Come dice lo scrittore in un breve passaggio:

Le nuvole erano così basse che si potevano toccare. Scendendo una collina ci entrammo dentro, l’automobile fu circondata da una fitta cortina di nebbia, perdemmo l’orientamento e il caso ci fece lasciare la strada che collega El Bolsom a El Maitén e prendere un sentiero.

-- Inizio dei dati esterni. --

**config.mk**
```make
export PLATFORM = sky130hd
export DESIGN_NAME = irm_mode_ctrl
export DESIGN_NICKNAME = d
export VERILOG_FILES = /design/src/rtl/irm_pkg.sv /design/src/rtl/irm_mode_ctrl.sv /design/src/rtl/irm_delay.sv
export SDC_FILE = /design/constraint.sdc
export NUM_CORES = 1
export LEC_CHECK = 0
export ABC_AREA = 0
export BUFFER_PORTS_ARGS = -buffer_cell sky130_fd_sc_hd__buf_4
export CAP_MARGIN = 20
export CORE_MARGIN = 8
export CORE_UTILIZATION = 49
export CTS_CLUSTER_SIZE = 12
export DETAILED_ROUTE_END_ITERATION = 6
export PLACE_DENSITY = 0.72
export SYNTH_ARGS = -nofsm -noshare
export SYNTH_HDL_FRONTEND = slang
export SYNTH_SLANG_ARGS = --single-unit
```
**constraint.sdc**
```tcl
create_clock -name CLK_IN -period 1.8 [get_ports CLK_IN]
set_input_delay 0.09 -clock CLK_IN [delete_from_list [all_inputs] [get_ports CLK_IN]]
set_output_delay 0.09 -clock CLK_IN [all_outputs]
set_load 0.02 [all_outputs]
```
**src/rtl/irm_pkg.sv**
```systemverilog
// Purpose: shared constants and types for the infrared speed-mode controller
// Assumes: 100 MHz system clock
// Notes:   timing counts are derived from the printed nanosecond figures
package irm_pkg;
  localparam int unsigned CLK_PERIOD_NS = 10;
  localparam int unsigned TSETUP_NS     = 200;
  localparam int unsigned THOLD_NS      = 200;
  localparam int unsigned CNT_W         = 8;

  // least times round up to whole cycles, never below one
  function automatic int unsigned min_cycles(input int unsigned t_ns);
    int unsigned c;
    c = (t_ns + CLK_PERIOD_NS - 1) / CLK_PERIOD_NS;
    return (c < 1) ? 1 : c;
  endfunction

  localparam int unsigned TSETUP_CYC = min_cycles(TSETUP_NS);
  localparam int unsigned THOLD_CYC  = min_cycles(THOLD_NS);
  localparam logic [CNT_W-1:0] TSETUP_LOAD = CNT_W'(TSETUP_CYC - 1);
  localparam logic [CNT_W-1:0] THOLD_LOAD  = CNT_W'(THOLD_CYC - 1);
  localparam logic [CNT_W-1:0] CNT_ZERO    = 8'h00;
  localparam logic [CNT_W-1:0] CNT_ONE     = 8'h01;
  localparam logic [CNT_W-1:0] CNT_MAX     = 8'hFF;

  typedef enum logic [2:0] {
    ST_OFF   = 3'h0,
    ST_RUN   = 3'h1,
    ST_ARM   = 3'h2,
    ST_SETUP = 3'h3,
    ST_HOLD  = 3'h4
  } irm_state_t;
endpackage

```
**src/rtl/irm_mode_ctrl.sv**
```systemverilog
// Purpose: host-side controller that sets the transceiver speed mode
// Assumes: shutdown/mode, transmit and mode pins wired directly to the part
// Notes:   mode pin output enable is active low; high means pin floats
//
// Summary of operation
// no mode known until a sequence or pin
// static pin low slow, high fast
// float mode pin when unused or standby
// slow mode only up to 115.2 kbit/s
// fast mode receives slow data, less sensitive
// only the latch sequence switches latched mode
// shutdown high, then transmit level, wait setup
// falling shutdown edge captures transmit level
// hold transmit level at least 200 ns after edge
// after sequence transmit pin carries user data
// transmit low across edge selects slow mode
// receiver ignored while shutdown is high
// latched mode kept until next falling edge
`timescale 1ns/1ps
`default_nettype none
module irm_mode_ctrl (
  input  wire logic CLK_IN,
  input  wire logic RST_IN,
  input  wire logic SET_REQ_IN,
  input  wire logic SET_HIGH_BW_IN,
  input  wire logic STANDBY_IN,
  input  wire logic STATIC_EN_IN,
  input  wire logic STATIC_HIGH_BW_IN,
  input  wire logic TX_DATA_IN,
  input  wire logic RXD_IN,
  output logic      SHUTDOWN_MODE_OUT,
  output logic      TXD_OUT,
  output logic      MODE_PIN_OUT,
  output logic      MODE_PIN_OE_N_OUT,
  output logic      RX_DATA_OUT,
  output logic      BUSY_OUT,
  output logic      DONE_OUT,
  output logic      MODE_VALID_OUT,
  output logic      MODE_HIGH_BW_OUT
);
  irm_pkg::irm_state_t state_reg;
  irm_pkg::irm_state_t state_next;
  logic sd_reg;
  logic sd_next;
  logic txd_reg;
  logic txd_next;
  logic target_reg;
  logic target_next;
  logic latched_hi_reg;
  logic latched_hi_next;
  logic latched_ok_reg;
  logic latched_ok_next;
  logic pin_reg;
  logic pin_next;
  logic pin_oe_n_reg;
  logic pin_oe_n_next;
  logic rx_reg;
  logic rx_next;
  logic done_reg;
  logic done_next;
  logic rxd_meta_reg;
  logic rxd_sync_reg;
  logic timer_start;
  logic [irm_pkg::CNT_W-1:0] timer_load;
  logic timer_expired;
  logic usable;

  // rxd comes from the transceiver pin: two flops before use
  always_ff @(posedge CLK_IN) begin
    if (RST_IN) begin
      rxd_meta_reg <= 1'b0;
      rxd_sync_reg <= 1'b0;
    end else begin
      rxd_meta_reg <= RXD_IN;
      rxd_sync_reg <= rxd_meta_reg;
    end
  end

  // a mode exists only after a latch sequence or with STATIC_EN_IN set, even while the pin floats in standby
  assign usable = latched_ok_reg | STATIC_EN_IN;

  always_comb begin
    state_next      = state_reg;
    sd_next         = sd_reg;
    txd_next        = txd_reg;
    target_next     = target_reg;
    latched_hi_next = latched_hi_reg;
    latched_ok_next = latched_ok_reg;
    done_next       = 1'b0;
    unique case (state_reg)
      irm_pkg::ST_OFF: begin
        sd_next  = 1'b1;
        txd_next = 1'b0;
        if (SET_REQ_IN) begin
          target_next = SET_HIGH_BW_IN;
          state_next  = irm_pkg::ST_ARM;
        end else if (!STANDBY_IN && latched_ok_reg) begin
          // any falling edge relatches, so wake-up replays the held mode
          target_next = latched_hi_reg;
          state_next  = irm_pkg::ST_ARM;
        end else if (!STANDBY_IN && usable) begin
          sd_next    = 1'b0;
          state_next = irm_pkg::ST_RUN;
        end
      end
      irm_pkg::ST_RUN: begin
        sd_next  = 1'b0;
        txd_next = TX_DATA_IN;
        if (SET_REQ_IN) begin
          target_next = SET_HIGH_BW_IN;
          sd_next     = 1'b1;
          txd_next    = 1'b0;
          state_next  = irm_pkg::ST_ARM;
        end else if (STANDBY_IN || !usable) begin
          sd_next    = 1'b1;
          txd_next   = 1'b0;
          state_next = irm_pkg::ST_OFF;
        end
      end
      irm_pkg::ST_ARM: begin
        // shutdown settles high before the transmit level moves
        sd_next  = 1'b1;
        txd_next = 1'b0;
        if (timer_expired) begin
          txd_next   = target_reg;
          state_next = irm_pkg::ST_SETUP;
        end
      end
      irm_pkg::ST_SETUP: begin
        sd_next  = 1'b1;
        txd_next = target_reg;
        if (timer_expired) begin
          // falling edge here: the part captures txd at this moment
          sd_next         = 1'b0;
          latched_hi_next = target_reg;
          latched_ok_next = 1'b1;
          state_next      = irm_pkg::ST_HOLD;
        end
      end
      irm_pkg::ST_HOLD: begin
        sd_next  = 1'b0;
        txd_next = target_reg;
        if (timer_expired) begin
          // released at the minimum so the pulse stays far below its limit
          txd_next   = TX_DATA_IN;
          done_next  = 1'b1;
          state_next = irm_pkg::ST_RUN;
        end
      end
      default: begin
        sd_next    = 1'b1;
        txd_next   = 1'b0;
        state_next = irm_pkg::ST_OFF;
      end
    endcase
  end

  assign timer_start = (state_next != state_reg);
  assign timer_load  = (state_next == irm_pkg::ST_HOLD) ? irm_pkg::THOLD_LOAD
                                                        : irm_pkg::TSETUP_LOAD;

  irm_delay u_delay (
    .clk_in      (CLK_IN),
    .rst_in      (RST_IN),
    .start_in    (timer_start),
    .load_in     (timer_load),
    .expired_out (timer_expired)
  );

  always_ff @(posedge CLK_IN) begin
    if (RST_IN) begin
      state_reg      <= irm_pkg::ST_OFF;
      sd_reg         <= 1'b1;
      txd_reg        <= 1'b0;
      target_reg     <= 1'b0;
      latched_hi_reg <= 1'b0;
      latched_ok_reg <= 1'b0;
      done_reg       <= 1'b0;
    end else begin
      state_reg      <= state_next;
      sd_reg         <= sd_next;
      txd_reg        <= txd_next;
      target_reg     <= target_next;
      latched_hi_reg <= latched_hi_next;
      latched_ok_reg <= latched_ok_next;
      done_reg       <= done_next;
    end
  end

  // static mode pin and receive path
  always_comb begin
    pin_next      = STATIC_HIGH_BW_IN;
    pin_oe_n_next = !(STATIC_EN_IN && !STANDBY_IN);
    // receiver output is meaningless while the part is shut down
    rx_next       = sd_next ? 1'b0 : rxd_sync_reg;
  end

  always_ff @(posedge CLK_IN) begin
    if (RST_IN) begin
      pin_reg      <= 1'b0;
      pin_oe_n_reg <= 1'b1;
      rx_reg       <= 1'b0;
    end else begin
      pin_reg      <= pin_next;
      pin_oe_n_reg <= pin_oe_n_next;
      rx_reg       <= rx_next;
    end
  end

  assign SHUTDOWN_MODE_OUT = sd_reg;
  assign TXD_OUT           = txd_reg;
  assign MODE_PIN_OUT      = pin_reg;
  assign MODE_PIN_OE_N_OUT = pin_oe_n_reg;
  assign RX_DATA_OUT       = rx_reg;
  assign BUSY_OUT          = (state_reg == irm_pkg::ST_ARM) ||
                             (state_reg == irm_pkg::ST_SETUP) ||
                             (state_reg == irm_pkg::ST_HOLD);
  assign DONE_OUT          = done_reg;
  assign MODE_VALID_OUT    = usable;
  // high means fast range; slow range tops out at 115.2 kbit/s
  assign MODE_HIGH_BW_OUT  = STATIC_EN_IN ? STATIC_HIGH_BW_IN : latched_hi_reg;

  // cycles spent in the current state, for the timing checks
  logic [irm_pkg::CNT_W-1:0] dwell_reg;
  logic [irm_pkg::CNT_W-1:0] dwell_next;
  always_comb begin
    dwell_next = dwell_reg;
    if (timer_start) begin
      dwell_next = irm_pkg::CNT_ZERO;
    end else if (dwell_reg != irm_pkg::CNT_MAX) begin
      dwell_next = dwell_reg + irm_pkg::CNT_ONE;
    end
  end
  always_ff @(posedge CLK_IN) begin
    if (RST_IN) begin
      dwell_reg <= irm_pkg::CNT_ZERO;
    end else begin
      dwell_reg <= dwell_next;
    end
  end

  a_mode_unknown_reset: assert property (@(posedge CLK_IN)
    RST_IN ##1 (!RST_IN && !STATIC_EN_IN) |-> !MODE_VALID_OUT)
    else $error("mode valid right after reset");
  a_setup_dwell: assert property (@(posedge CLK_IN) disable iff (RST_IN)
    (state_reg == irm_pkg::ST_SETUP && state_next == irm_pkg::ST_HOLD)
      |-> (dwell_reg == irm_pkg::TSETUP_LOAD) && sd_reg && txd_reg == target_reg)
    else $error("setup interval wrong");
  a_latch_edge_txd: assert property (@(posedge CLK_IN) disable iff (RST_IN)
    $fell(sd_reg) && $past(state_reg) == irm_pkg::ST_SETUP
      |-> txd_reg == $past(txd_reg) && txd_reg == MODE_HIGH_BW_OUT || STATIC_EN_IN)
    else $error("txd moved at latch edge");
  a_hold_min_time: assert property (@(posedge CLK_IN) disable iff (RST_IN)
    (state_reg == irm_pkg::ST_SETUP && state_next == irm_pkg::ST_HOLD)
      |=> (txd_reg == target_reg && !sd_reg)[*8])
    else $error("txd released early after latch");
  a_hold_dwell: assert property (@(posedge CLK_IN) disable iff (RST_IN)
    (state_reg == irm_pkg::ST_HOLD && state_next == irm_pkg::ST_RUN)
      |-> dwell_reg == irm_pkg::THOLD_LOAD ##1 DONE_OUT)
    else $error("hold interval wrong");
  a_txd_passthru: assert property (@(posedge CLK_IN) disable iff (RST_IN)
    (state_reg == irm_pkg::ST_RUN && $past(state_reg) == irm_pkg::ST_RUN && !$past(SET_REQ_IN)
      && !$past(STANDBY_IN) && !sd_reg) |-> TXD_OUT == $past(TX_DATA_IN))
    else $error("txd not carrying data");
  a_rx_gated: assert property (@(posedge CLK_IN) disable iff (RST_IN)
    SHUTDOWN_MODE_OUT |-> !RX_DATA_OUT)
    else $error("rx passed while shut down");
  a_mode_retained: assert property (@(posedge CLK_IN) disable iff (RST_IN)
    $changed(latched_hi_reg) |-> $fell(sd_reg))
    else $error("latched mode changed without edge");
  a_seq_bounded: assert property (@(posedge CLK_IN) disable iff (RST_IN)
    (state_reg == irm_pkg::ST_ARM && $past(state_reg) != irm_pkg::ST_ARM)
      |-> ##[50:80] DONE_OUT)
    else $error("sequence did not finish");
  a_static_pin: assert property (@(posedge CLK_IN) disable iff (RST_IN)
    !$past(RST_IN) && $past(STATIC_EN_IN) && !$past(STANDBY_IN)
      |-> !MODE_PIN_OE_N_OUT && MODE_PIN_OUT == $past(STATIC_HIGH_BW_IN))
    else $error("static pin not driven");
  a_float_unused: assert property (@(posedge CLK_IN) disable iff (RST_IN)
    (!$past(STATIC_EN_IN) || $past(STANDBY_IN)) |-> MODE_PIN_OE_N_OUT)
    else $error("mode pin driven when unused");

  c_high_bw_seq: cover property (@(posedge CLK_IN) disable iff (RST_IN)
    DONE_OUT && MODE_HIGH_BW_OUT && !STATIC_EN_IN);
  c_low_bw_seq: cover property (@(posedge CLK_IN) disable iff (RST_IN)
    DONE_OUT && !MODE_HIGH_BW_OUT && !STATIC_EN_IN);
  c_standby_resume: cover property (@(posedge CLK_IN) disable iff (RST_IN)
    state_reg == irm_pkg::ST_OFF && MODE_VALID_OUT ##1 state_reg == irm_pkg::ST_ARM);
  c_static_mode: cover property (@(posedge CLK_IN) disable iff (RST_IN)
    !MODE_PIN_OE_N_OUT && MODE_PIN_OUT);
endmodule
`default_nettype wire

```
**src/rtl/irm_delay.sv**
```systemverilog
// Purpose: down-counter giving minimum dwell times for the mode sequence
// Assumes: start is a one-cycle pulse in the cycle before the timed interval
// Notes:   expired is high once load_in+1 cycles have passed since start
`timescale 1ns/1ps
`default_nettype none
module irm_delay (
  input  wire logic                      clk_in,
  input  wire logic                      rst_in,
  input  wire logic                      start_in,
  input  wire logic [irm_pkg::CNT_W-1:0] load_in,
  output logic                           expired_out
);
  logic [irm_pkg::CNT_W-1:0] count_reg;
  logic [irm_pkg::CNT_W-1:0] count_next;

  always_comb begin
    count_next = count_reg;
    if (start_in) begin
      count_next = load_in;
    end else if (count_reg != irm_pkg::CNT_ZERO) begin
      count_next = count_reg - irm_pkg::CNT_ONE;
    end
  end

  always_ff @(posedge clk_in) begin
    if (rst_in) begin
      count_reg <= irm_pkg::CNT_ZERO;
    end else begin
      count_reg <= count_next;
    end
  end

  assign expired_out = (count_reg == irm_pkg::CNT_ZERO);
endmodule
`default_nettype wire

```
# After elaboration in Yosys (flattened, before gate mapping)
# Index checks and enable logic that the tools add are counted.
# W data, S select, Z words.
[word_totals]
out_inout_bits = 9
reg_bits = 22
inputBits = 9
wordCells = 72
[classes]
eq_ne = 7
n_addsub = 1
reduce_logical = 19
mux = 29
n_bitwise = 2
[op_table]
columns = ["op", "n"]
rows = [
  ["$mux W3", 8],
  ["$mux W1", 15],
  ["$pmux W3 S5", 1],
  ["$mux W5", 2],
  ["$logic_not A8 Y1", 1],
  ["$pmux W1 S4", 2],
  ["$reduce_bool A8 Y1", 1],
  ["$sub A8 B1 Y8 const B", 1],
  ["$eq A3 B2 Y1 const B", 2],
  ["$reduce_or A2 Y1", 3],
  ["$reduce_bool A2 Y1", 2],
  ["$eq A3 B1 Y1 const B", 1],
  ["$eq A3 B3 Y1 const B", 1],
  ["$logic_and A1 B1 Y1", 3],
  ["$logic_not A1 Y1", 3],
  ["$logic_not A3 Y1", 1],
  ["$logic_or A1 B1 Y1", 3],
  ["$ne A3 B3 Y1", 1],
  ["$ne A3 B3 Y1 const B", 1],
  ["$reduce_and A3 Y1", 1],
  ["$ne A2 B2 Y1 const B", 1],
  ["$pmux W1 S2", 1],
  ["$reduce_and A2 Y1", 1],
  ["$not A1 Y1", 1],
  ["$or A1 B1 Y1", 1],
]

# Longest topological paths before layout
# Gate-level depths: netlist of run 1.
[logic_depth]
ltp_word = 8
ltp_mapped = 6
mapped_depth_nobuf = 6

# By module
# From an unflattened synthesis of run 1, not the netlist that was laid out.
[hier_totals]
cells_unflattened = 127
hier_area_um2 = 1147.4
[modules_own_cells]
columns = ["module", "area_each_um2", "n_inst", "cells_per_inst"]
rows = [
  ["irm_mode_ctrl", 671.9, 1, 74],
  ["irm_delay", 475.5, 1, 53],
]

# Worst setup path before layout of run 1
# Ideal clock, no wire load.
[synth_path]
path_kind = "reg-to-reg"
start = "reg u_delay.count_reg[0] in the netlist's numbering"
end = "reg u_delay.count_reg[0] in the netlist's numbering"
n_path_buf = 0
t_required_ns = 1.718
setup_slack_ns = -0.055
path_stages_with_launch = 7
arrival_ns = 1.772
path_cell_list = "dfxtp_1 inv_1 ha_1 or3b_2 o211a_1 a311o_1 o221ai_1"
[synth_via]
elab_chain_cells = 5
word_cells_on_any_way = 11
cone_classes = "1 x add/sub; 1 x eq/ne; 6 x mux; 3 x reduce/logical"
[synth_rtl]
columns = ["item", "line", "text"]
rows = [
  ["start, declared", "irm_delay.sv:13", "logic [irm_pkg::CNT_W-1:0] count_reg;"],
  ["start signal, assigned", "irm_delay.sv:27", "count_reg <= irm_pkg::CNT_ZERO;"],
  ["start signal, assigned", "irm_delay.sv:29", "count_reg <= count_next;"],
  ["$logic_not A8 Y1", "irm_delay.sv:33", "assign expired_out = (count_reg == irm_pkg::CNT_ZERO);"],
  ["$mux W3 (on tied branches)", "irm_mode_ctrl.sv:143, irm_mode_ctrl.sv:124, irm_mode_ctrl.sv:132", ""],
  ["$pmux W3 S5", "irm_mode_ctrl.sv:90", "unique case (state_reg)"],
  ["$ne A3 B3 Y1", "irm_mode_ctrl.sv:158", "assign timer_start = (state_next != state_reg);"],
  ["$mux W5 or $reduce_bool A2 Y1 (tied branches)", "-", ""],
]
# Several ways; a longest one is shown, not always the timed one. The select of a mux whose other input is x is not followed.
# A chain may end at the register's enable or synchronous reset.

# Worst setup path in the final report of run 1
# Same ends and word-level chain as after synthesis.

==> flow_metrics.env, run 1 <==
export IMPL_status="finished with violations"
export IMPL_failed_checks="negative setup slack"
export IMPL_start_kind="register"
export IMPL_finalSetupTns_ns=-0.00767
export IMPL_tritoncts="yes"
export IMPL_synth_edf_count=0
export IMPL_cts_sinks=22
export IMPL_syn_avg_cell_area_um2=9.28
export IMPL_overflow=0
export IMPL_syn_nets=135
export IMPL_finalPower_mw=2.28
export IMPL_start_util_pct=52.0
export IMPL_drv_slew=0
export IMPL_synth_top_area_cell="dfxtp_1"
export IMPL_path_clk_slew_ns=0.12
export IMPL_cp_end_kind="register"
export IMPL_synth_area_um2=1150
export IMPL_max_slew_margin_pct=73.4
export IMPL_dieHeight_um=64.5
export IMPL_globalplace_congestion=0.880
export IMPL_dpl_worst_slack_ns=-0.0506
export IMPL_hold_class="input pin to register"
export IMPL_min_period_ns=1.81
export IMPL_ir_drop_v=0.00100
export IMPL_critical_path_class="register to register"
export IMPL_n_antenna_cell=0
export IMPL_nNetsFinal=178
export IMPL_tightest_slew_ns=0.398
export IMPL_detail_route_antenna_nets=0
export IMPL_num_fill_cells=157
export IMPL_synth_area_leaders="dfxtp_1 (38%), xnor2_1 (3.8%), clkbuf_8 (3.6%), a21oi_1 (3.5%), nor2_1 (3.3%)"
export IMPL_routed_via_density=6.12
export IMPL_drtIter0Drc=62
export IMPL_fin_crit_sh_pct=100
export IMPL_critPathRequiredTime_ns=2.04
export IMPL_grt_use_total_pct=15.2
export IMPL_largest_register_ffs=8
export IMPL_yosysSeqAreaShare_pct=38.3
export IMPL_dieWidth_um=64.5
export IMPL_drc=0
export IMPL_power_density_nw_per_um2=1430
export IMPL_yosys_cell_types_count=46
export IMPL_finalHoldViolCount=0
export IMPL_synthCells=124
export IMPL_antenna_found_initial=0
export IMPL_fin_util_pct=72.3
export IMPL_syn2layout_area_growth_pct=38.9
export IMPL_htree_levels=1
export IMPL_clk_path_buf_depth=2
export IMPL_numCtsBuffers=3
export IMPL_drive_gt1_share_pct=42.8
export IMPL_dp_hpwl_um=2190
export IMPL_cp_arrival_ns=2.05
export IMPL_routed_wirelength_um=3350
export IMPL_synth_most_common_cell="dfxtp_1"
export IMPL_cp_max_fo=3
export IMPL_num_io_pins=18
export IMPL_ys_flop_type="dfxtp_1"
export IMPL_synth_async_reset_ratio_pct=0
export IMPL_fmax_mhz=553
export IMPL_fin_ws_ns=-0.00767
export IMPL_synth_top_cell_area_share_pct=38.3
export IMPL_ys_seq_elements=22
export IMPL_core_um2=2210
export IMPL_first_pass_iters=4
export IMPL_clk_latency_ns=0.31
export IMPL_yosys_warnings=0
export IMPL_routedWlPerCell_um=17.2
export IMPL_grt_pass1_vias=1147
export IMPL_root_buffer="clkbuf_4"
export IMPL_power_leakage_nw=0.670
export IMPL_maxCapViolations=0
export IMPL_grt_max_degree=16
export IMPL_synth_common_cells="dfxtp_1 (22), nor2_1 (10), a21oi_1 (8)"
export IMPL_rsz0062_at_grt="yes"
export IMPL_num_rows=17
export IMPL_port_buffers=17
export IMPL_finalSetupViolations=1
export IMPL_skew_ns=0.00148
export IMPL_grt_pass1_wl_um=5220
export IMPL_num_vias=1187
export IMPL_die_area_um2=4160
repair_timing:
item	CTS	global route
setup endpoints to repair	4	11
gates resized for setup	7	18
endpoints found under the hold margin	2	1
buffers inserted	2	2
pin swaps	4	4
hold buffers	3	1
cell usage in the layout, fill, tap and decap left out, drive strengths merged, types with 4 or more instances in the layout:
master / n
inv: 7
dfxtp: 22
a31oi: 5
nor2: 10
xnor2: 5
a211oi: 4
nor3: 4
buf: 39
dlygate4sd3: 4
o21ai: 6
clkbuf: 4
a21oi: 8
through the flow:
stage                     cell area (um2)  cells  hold slack, ns
final                                1600    194          0.0555
after detailed placement             1390    182           0.293
after CTS                            1490    191          0.0135
after global routing                 1600    194          0.0458
after global placement               1390    182           0.291
after floorplan                      1150    124           0.152
report_power, final:
part / internal [mW] / leakage (nW) / switching [mW]
clock network: 0.124 / 0.0210 / 0.157
registers: 0.578 / 0.181 / 0.0962
logic: 0.694 / 0.468 / 0.632
total: 1.40 / 0.670 / 0.885
worst max-delay path: stages (launching register included):
cell      delay [ns]
dfxtp_2         0.35
inv_2           0.08
ha_4            0.14
or3b_4          0.38
o211a_1         0.27
a311o_1         0.33
o221ai_1        0.19
worst paths after layout:
| kind | start | end | slack (ns) | cells after the start |
|---|---|---|---|---|
| max | u_delay.count_reg[0]$_SDFFE_PP0P_ | u_delay.count_reg[0]$_SDFFE_PP0P_ | -0.008 | 6 |
| min | RST_IN | state_reg[1]$_SDFF_PP0_ | 0.06 | 2 |
| max reg2reg | u_delay.count_reg[0]$_SDFFE_PP0P_ | u_delay.count_reg[0]$_SDFFE_PP0P_ | -0.008 | 6 |
| min reg2reg | rxd_sync_reg$_SDFF_PP0_ | RX_DATA_OUT$_SDFF_PP0_ | 0.46 | 1 |
kinds of logic (layout without fill, tap and decap cells):
family / count (synthesis) / count (layout) / synth area share, %
compound gates: 39 / 39 / 23.6
xor+xnor: 6 / 6 / 4.57
fa+ha+maj: 2 / 2 / 2.17
buf+inv: 12 / 54 / 7.28
flops: 22 / 22 / 38.3
mux: 3 / 3 / 2.83
simple gates: 40 / 40 / 21.3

In Patagonia sostengono che fare dietrofront e tornare indietro porti sfortuna, perciò ligi alle usanze del luogo andammo avanti, perché il nostro destino è sempre avanti e alle spalle dobbiamo avere solo la chitarra e i ricordi.”

Ultime Notizie dal Sud è un testo sulla decadenza di un mondo che già oggi non è più come venne descritto, quando a intraprendere il viaggio da cui tutto nacque furono due amici, Luis Sepulveda e il fotografo Daniel Mordzinski, autore delle splendide immagini che corredano il racconto.
Nel 1996, a Parigi, i due pianificarono un viaggio alla (ri) scoperta di uno dei confini del mondo, una terra di cui già altrove il buon Luis ha cantato il proprio perduto innamoramento.
Armati di zaini, Moleskine e Leica, i due si sono messi alla ricerca (volontaria e non) di storie, gente e dettagli da cui trasparisse l’essenza di quel mondo. Un mondo fatto di solitudine, magia, ebbrezza, vento, leggenda.

L’ideale per un viaggio. Ciò che chiunque lasci temporaneamente la propria casa vorrebbe vedere (forse). Questo viaggio ha portato i due a vivere la crudezza di una terra e assaporare scampoli della vita e dei ricordi dei pochi sopravvissuti di epoche passate.

I personaggi descritti, se si vuole anche con il giusto tocco romanzato che non guasta mai, sono notevoli, bislacchi, particolari ma tutti inequivocabilmente magici.
I racconti si succedono facendoti venir la voglia di incontrare quella gente, per poi realizzare quanto ciò non sia più possibile.

Un liutaio (Tano) che si sposta nelle giornate ventose alla ricerca del legno più adatto per il proprio violino, una vecchietta che vive sola da anni ed ha il dono di rendere fertile e vivo tutto ciò che tocca, un ubriaco che sostiene di essere un discendente di Davy Crockett, l’ultimo viaggio su un treno che appartiene solo ai ricordi della gente e la storia di Coquito, un bizzarro folletto sempre alla ricerca di un cicchetto. Non possono mancare i leggendari gauchos o le tracce di Butch Cassidy e Sundance Kid, ma tutto il libro è un susseguirsi di magica composizione e immagini nitide e allo stesso tempo sfumate nel tempo.

Sepulveda, che parli di gatti e gabbianelle o rivolga lo sguardo nostalgico verso il Sudamerica, è bravo. Ma bravo davvero (cosa scontata da dire ma mi piace ribadirlo).

La conferma è stata la sua abilità nel prendere i miei occhi e i miei sensi e portarli in viaggio, in quelle terre lontane che non ho mai visitato, se non nei panni di Sepulveda (e di un certo Chatwin, in precedenza).

E, concludendo, cito un altro passaggio del libro, l’essenza dello stesso:

Nulla di quanto abbiamo visto è ancora come lo avevamo conosciuto. In qualche modo siamo i fortunati che hanno assistito alla fine di un’epoca nel Sud del Mondo. Di quel Sud che è la mia forza e la mia memoria. Di quel Sud a cui mi aggrappo con tutto il mio amore e tutta la mia rabbia. Ecco perché queste sono Le ultime notizie dal Sud.”